Collected data entries:

⁂

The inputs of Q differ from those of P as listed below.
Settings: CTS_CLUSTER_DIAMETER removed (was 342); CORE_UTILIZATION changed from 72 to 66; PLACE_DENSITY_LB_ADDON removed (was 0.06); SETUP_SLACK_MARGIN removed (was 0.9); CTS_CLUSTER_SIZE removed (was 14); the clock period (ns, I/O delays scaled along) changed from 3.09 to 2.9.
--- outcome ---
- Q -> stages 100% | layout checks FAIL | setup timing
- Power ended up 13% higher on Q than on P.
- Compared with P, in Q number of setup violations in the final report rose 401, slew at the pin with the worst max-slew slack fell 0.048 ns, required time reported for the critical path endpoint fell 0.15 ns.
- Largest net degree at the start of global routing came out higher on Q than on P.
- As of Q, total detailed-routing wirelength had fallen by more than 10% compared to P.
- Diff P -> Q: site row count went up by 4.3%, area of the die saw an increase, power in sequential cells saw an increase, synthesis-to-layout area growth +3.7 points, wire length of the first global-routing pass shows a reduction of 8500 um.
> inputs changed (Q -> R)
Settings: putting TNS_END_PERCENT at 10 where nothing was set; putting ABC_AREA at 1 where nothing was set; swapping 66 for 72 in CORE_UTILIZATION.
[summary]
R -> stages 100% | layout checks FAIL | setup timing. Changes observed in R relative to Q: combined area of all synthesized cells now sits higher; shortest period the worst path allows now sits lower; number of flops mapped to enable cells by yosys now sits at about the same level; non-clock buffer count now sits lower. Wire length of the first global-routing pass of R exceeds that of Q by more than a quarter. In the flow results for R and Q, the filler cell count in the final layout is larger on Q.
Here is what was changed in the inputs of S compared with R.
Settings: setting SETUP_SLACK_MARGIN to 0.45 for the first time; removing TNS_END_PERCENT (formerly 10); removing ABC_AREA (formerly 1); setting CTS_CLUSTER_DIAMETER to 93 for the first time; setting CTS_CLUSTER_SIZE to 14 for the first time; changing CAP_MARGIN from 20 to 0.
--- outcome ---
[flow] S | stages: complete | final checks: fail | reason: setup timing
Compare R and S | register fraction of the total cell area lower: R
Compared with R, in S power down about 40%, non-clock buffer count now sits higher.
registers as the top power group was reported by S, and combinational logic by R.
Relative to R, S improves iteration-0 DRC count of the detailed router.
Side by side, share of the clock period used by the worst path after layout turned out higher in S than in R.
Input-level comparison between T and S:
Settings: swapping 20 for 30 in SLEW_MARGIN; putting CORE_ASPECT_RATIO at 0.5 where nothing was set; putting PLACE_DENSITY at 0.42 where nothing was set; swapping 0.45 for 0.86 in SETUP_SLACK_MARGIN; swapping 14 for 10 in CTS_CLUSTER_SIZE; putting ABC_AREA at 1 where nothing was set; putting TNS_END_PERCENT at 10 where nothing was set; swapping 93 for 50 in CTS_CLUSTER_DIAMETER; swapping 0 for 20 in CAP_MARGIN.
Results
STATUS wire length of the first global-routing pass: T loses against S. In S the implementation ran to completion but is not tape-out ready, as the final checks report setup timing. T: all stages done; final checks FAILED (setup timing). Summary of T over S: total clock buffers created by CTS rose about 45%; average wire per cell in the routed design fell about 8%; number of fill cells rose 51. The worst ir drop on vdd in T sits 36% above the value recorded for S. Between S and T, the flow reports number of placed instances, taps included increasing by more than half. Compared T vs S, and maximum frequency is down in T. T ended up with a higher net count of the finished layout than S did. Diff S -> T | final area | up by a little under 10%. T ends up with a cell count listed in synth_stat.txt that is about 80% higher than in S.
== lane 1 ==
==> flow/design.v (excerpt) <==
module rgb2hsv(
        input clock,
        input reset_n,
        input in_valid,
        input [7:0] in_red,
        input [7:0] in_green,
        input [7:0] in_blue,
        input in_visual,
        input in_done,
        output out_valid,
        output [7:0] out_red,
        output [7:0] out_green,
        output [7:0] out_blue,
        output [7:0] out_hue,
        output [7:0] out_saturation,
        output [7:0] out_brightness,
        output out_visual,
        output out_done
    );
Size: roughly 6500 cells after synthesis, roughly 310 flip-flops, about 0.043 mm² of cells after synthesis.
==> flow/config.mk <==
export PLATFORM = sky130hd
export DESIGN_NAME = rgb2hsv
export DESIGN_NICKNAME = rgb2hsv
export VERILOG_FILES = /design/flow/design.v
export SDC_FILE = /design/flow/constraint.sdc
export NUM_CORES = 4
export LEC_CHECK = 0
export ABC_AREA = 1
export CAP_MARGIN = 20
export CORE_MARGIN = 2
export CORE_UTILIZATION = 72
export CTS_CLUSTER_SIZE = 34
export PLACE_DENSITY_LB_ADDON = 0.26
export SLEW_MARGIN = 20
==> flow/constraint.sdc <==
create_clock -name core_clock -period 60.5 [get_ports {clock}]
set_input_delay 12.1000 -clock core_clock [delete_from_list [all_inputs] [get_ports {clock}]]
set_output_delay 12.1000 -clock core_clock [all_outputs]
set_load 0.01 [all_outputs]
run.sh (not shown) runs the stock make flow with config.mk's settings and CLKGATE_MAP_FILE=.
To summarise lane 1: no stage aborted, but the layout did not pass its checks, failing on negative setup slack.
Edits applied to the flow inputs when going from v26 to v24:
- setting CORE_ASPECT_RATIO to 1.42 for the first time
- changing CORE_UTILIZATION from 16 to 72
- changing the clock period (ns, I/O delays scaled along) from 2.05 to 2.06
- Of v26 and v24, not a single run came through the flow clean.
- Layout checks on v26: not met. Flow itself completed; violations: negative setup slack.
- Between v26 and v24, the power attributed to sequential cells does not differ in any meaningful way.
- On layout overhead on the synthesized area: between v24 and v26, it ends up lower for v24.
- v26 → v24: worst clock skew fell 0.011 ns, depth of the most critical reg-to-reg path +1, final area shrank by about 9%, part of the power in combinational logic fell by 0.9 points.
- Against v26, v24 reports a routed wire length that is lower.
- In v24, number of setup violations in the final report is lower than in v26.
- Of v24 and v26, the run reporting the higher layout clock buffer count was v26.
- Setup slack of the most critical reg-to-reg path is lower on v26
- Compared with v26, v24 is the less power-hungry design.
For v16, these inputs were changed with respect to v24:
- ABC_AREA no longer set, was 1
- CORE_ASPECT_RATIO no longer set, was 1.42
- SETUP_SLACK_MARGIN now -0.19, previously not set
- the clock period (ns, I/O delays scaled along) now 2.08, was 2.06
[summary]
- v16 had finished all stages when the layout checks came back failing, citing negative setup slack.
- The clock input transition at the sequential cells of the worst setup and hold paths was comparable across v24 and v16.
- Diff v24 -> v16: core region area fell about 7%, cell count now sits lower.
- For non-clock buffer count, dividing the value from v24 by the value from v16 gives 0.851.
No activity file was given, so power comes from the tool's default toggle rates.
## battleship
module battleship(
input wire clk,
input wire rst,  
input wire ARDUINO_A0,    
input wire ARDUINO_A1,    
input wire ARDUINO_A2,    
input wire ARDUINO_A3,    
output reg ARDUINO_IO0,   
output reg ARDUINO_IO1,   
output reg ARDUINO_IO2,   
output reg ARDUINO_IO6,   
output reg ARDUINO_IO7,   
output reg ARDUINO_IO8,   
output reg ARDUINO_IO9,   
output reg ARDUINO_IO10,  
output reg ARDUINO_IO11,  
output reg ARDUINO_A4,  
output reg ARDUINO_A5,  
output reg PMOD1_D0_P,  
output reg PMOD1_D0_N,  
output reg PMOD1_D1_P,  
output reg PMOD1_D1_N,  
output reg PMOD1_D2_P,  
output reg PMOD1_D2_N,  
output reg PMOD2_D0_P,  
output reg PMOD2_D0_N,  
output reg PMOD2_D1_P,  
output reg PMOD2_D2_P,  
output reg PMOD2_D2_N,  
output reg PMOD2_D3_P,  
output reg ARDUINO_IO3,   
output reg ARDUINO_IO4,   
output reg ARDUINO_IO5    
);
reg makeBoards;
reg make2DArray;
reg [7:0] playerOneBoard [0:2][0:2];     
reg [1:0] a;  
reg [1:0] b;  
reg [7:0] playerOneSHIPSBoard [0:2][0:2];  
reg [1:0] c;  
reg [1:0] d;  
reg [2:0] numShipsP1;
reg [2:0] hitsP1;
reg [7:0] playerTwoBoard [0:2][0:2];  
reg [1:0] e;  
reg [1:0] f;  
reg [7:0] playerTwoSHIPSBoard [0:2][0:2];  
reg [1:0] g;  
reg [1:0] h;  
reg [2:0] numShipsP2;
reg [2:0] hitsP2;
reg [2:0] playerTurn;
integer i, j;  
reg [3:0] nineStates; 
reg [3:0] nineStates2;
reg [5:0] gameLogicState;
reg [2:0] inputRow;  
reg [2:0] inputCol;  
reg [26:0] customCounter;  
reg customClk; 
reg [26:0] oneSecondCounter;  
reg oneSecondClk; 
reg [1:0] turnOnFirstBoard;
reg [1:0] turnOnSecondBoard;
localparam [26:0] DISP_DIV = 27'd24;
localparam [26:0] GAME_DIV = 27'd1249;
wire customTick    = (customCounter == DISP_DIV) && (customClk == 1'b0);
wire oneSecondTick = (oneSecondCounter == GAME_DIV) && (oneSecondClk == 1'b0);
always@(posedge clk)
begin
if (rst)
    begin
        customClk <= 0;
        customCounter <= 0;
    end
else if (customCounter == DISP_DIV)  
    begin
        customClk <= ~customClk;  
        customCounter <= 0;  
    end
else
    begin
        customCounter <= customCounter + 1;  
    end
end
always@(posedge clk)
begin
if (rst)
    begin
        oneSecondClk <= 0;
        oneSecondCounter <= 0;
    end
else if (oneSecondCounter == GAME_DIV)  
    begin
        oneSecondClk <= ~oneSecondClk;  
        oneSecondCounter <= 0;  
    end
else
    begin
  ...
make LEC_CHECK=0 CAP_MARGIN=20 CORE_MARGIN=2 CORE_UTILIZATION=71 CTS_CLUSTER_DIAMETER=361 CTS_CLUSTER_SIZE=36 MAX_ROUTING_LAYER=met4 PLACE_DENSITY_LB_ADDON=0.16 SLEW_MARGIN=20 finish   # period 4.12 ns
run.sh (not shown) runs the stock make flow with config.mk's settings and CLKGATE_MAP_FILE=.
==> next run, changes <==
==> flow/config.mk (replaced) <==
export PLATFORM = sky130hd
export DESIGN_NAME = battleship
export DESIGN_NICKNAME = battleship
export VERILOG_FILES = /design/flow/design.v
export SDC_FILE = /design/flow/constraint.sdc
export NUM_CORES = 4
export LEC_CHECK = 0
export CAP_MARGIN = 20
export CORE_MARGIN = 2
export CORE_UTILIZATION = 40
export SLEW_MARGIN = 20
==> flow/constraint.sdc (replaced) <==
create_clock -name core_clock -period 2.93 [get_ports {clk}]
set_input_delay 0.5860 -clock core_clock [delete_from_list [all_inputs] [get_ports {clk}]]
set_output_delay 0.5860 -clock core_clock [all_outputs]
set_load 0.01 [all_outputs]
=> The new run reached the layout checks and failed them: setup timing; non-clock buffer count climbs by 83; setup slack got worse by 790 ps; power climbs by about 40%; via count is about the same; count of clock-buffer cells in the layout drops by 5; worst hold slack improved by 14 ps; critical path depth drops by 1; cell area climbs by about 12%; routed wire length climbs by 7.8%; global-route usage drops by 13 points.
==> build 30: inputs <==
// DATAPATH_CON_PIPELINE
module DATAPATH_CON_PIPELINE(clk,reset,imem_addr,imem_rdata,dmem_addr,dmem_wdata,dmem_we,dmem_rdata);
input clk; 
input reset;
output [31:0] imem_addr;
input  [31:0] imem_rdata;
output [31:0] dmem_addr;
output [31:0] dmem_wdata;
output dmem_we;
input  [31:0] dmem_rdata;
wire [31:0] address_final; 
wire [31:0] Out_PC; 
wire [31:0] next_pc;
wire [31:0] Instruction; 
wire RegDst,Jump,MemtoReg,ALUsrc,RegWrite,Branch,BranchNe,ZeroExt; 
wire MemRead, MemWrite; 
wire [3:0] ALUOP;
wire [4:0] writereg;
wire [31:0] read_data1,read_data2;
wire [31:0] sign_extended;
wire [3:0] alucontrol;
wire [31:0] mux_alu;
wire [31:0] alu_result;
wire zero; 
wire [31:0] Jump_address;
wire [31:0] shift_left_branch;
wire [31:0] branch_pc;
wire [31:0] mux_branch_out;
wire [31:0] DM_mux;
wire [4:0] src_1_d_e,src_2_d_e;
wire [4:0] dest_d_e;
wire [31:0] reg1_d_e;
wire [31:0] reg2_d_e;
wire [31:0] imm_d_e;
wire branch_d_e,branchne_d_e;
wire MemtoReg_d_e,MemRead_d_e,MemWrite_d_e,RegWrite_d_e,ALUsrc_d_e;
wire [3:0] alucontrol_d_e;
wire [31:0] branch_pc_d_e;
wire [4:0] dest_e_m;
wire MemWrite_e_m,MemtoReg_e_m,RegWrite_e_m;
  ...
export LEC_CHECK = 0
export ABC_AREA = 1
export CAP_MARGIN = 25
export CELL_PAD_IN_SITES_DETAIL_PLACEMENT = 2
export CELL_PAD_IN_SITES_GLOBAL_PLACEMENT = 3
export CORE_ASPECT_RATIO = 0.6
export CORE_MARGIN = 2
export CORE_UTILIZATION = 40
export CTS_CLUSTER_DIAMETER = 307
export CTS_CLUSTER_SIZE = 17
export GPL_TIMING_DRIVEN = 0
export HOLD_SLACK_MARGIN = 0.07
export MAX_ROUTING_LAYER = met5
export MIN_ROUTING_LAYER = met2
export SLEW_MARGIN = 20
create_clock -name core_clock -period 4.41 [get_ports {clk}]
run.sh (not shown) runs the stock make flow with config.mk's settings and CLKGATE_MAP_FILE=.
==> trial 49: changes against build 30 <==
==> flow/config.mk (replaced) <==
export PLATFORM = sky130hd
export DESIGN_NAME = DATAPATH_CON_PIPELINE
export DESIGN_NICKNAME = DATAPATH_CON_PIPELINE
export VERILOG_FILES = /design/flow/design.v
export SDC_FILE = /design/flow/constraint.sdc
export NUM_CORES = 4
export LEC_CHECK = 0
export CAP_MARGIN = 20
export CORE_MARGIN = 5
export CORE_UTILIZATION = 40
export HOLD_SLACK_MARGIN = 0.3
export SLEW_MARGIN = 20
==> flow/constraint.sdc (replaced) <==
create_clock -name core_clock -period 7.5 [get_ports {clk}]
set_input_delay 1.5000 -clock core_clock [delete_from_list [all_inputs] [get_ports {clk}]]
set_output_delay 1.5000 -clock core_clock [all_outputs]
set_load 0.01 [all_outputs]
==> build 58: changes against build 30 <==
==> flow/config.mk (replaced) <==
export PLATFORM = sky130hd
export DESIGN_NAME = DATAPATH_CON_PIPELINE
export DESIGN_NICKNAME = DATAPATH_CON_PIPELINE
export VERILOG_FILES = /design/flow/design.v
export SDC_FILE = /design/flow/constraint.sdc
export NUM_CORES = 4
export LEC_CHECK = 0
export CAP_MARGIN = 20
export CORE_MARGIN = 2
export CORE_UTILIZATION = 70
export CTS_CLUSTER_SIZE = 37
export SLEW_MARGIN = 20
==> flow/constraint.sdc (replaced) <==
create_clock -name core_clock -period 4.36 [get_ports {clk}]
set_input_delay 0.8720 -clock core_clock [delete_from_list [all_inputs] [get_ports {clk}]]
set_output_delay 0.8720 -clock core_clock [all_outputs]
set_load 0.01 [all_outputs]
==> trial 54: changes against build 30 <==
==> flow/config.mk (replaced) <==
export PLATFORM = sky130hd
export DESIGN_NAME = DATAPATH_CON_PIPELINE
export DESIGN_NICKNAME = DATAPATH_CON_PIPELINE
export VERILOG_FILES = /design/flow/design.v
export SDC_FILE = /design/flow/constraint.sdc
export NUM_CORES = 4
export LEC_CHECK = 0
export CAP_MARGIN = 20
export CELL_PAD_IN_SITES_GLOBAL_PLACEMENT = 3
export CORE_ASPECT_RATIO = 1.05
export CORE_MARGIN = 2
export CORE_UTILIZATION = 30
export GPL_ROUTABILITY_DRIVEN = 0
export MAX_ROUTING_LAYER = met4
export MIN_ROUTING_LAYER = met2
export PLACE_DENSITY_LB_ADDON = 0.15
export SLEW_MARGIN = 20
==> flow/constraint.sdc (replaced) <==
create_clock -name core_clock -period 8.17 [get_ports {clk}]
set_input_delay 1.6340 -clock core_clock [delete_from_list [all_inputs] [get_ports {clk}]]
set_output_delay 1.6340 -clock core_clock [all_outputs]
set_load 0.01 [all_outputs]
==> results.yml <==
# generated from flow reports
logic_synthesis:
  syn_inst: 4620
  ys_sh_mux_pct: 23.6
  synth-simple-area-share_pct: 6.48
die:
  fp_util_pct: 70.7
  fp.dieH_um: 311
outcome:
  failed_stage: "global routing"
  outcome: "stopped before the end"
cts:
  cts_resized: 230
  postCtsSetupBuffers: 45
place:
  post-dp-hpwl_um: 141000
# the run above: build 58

⁂

» **ACTION ITEM**
Where a line of the data above includes "changed", copy that line.

» **SOLUTION TO THIS PROBLEM**
Settings: CTS_CLUSTER_DIAMETER removed (was 342); CORE_UTILIZATION changed from 72 to 66; PLACE_DENSITY_LB_ADDON removed (was 0.06); SETUP_SLACK_MARGIN removed (was 0.9); CTS_CLUSTER_SIZE removed (was 14); the clock period (ns, I/O delays scaled along) changed from 3.09 to 2.9.
> inputs changed (Q -> R)
Here is what was changed in the inputs of S compared with R.
For v16, these inputs were changed with respect to v24:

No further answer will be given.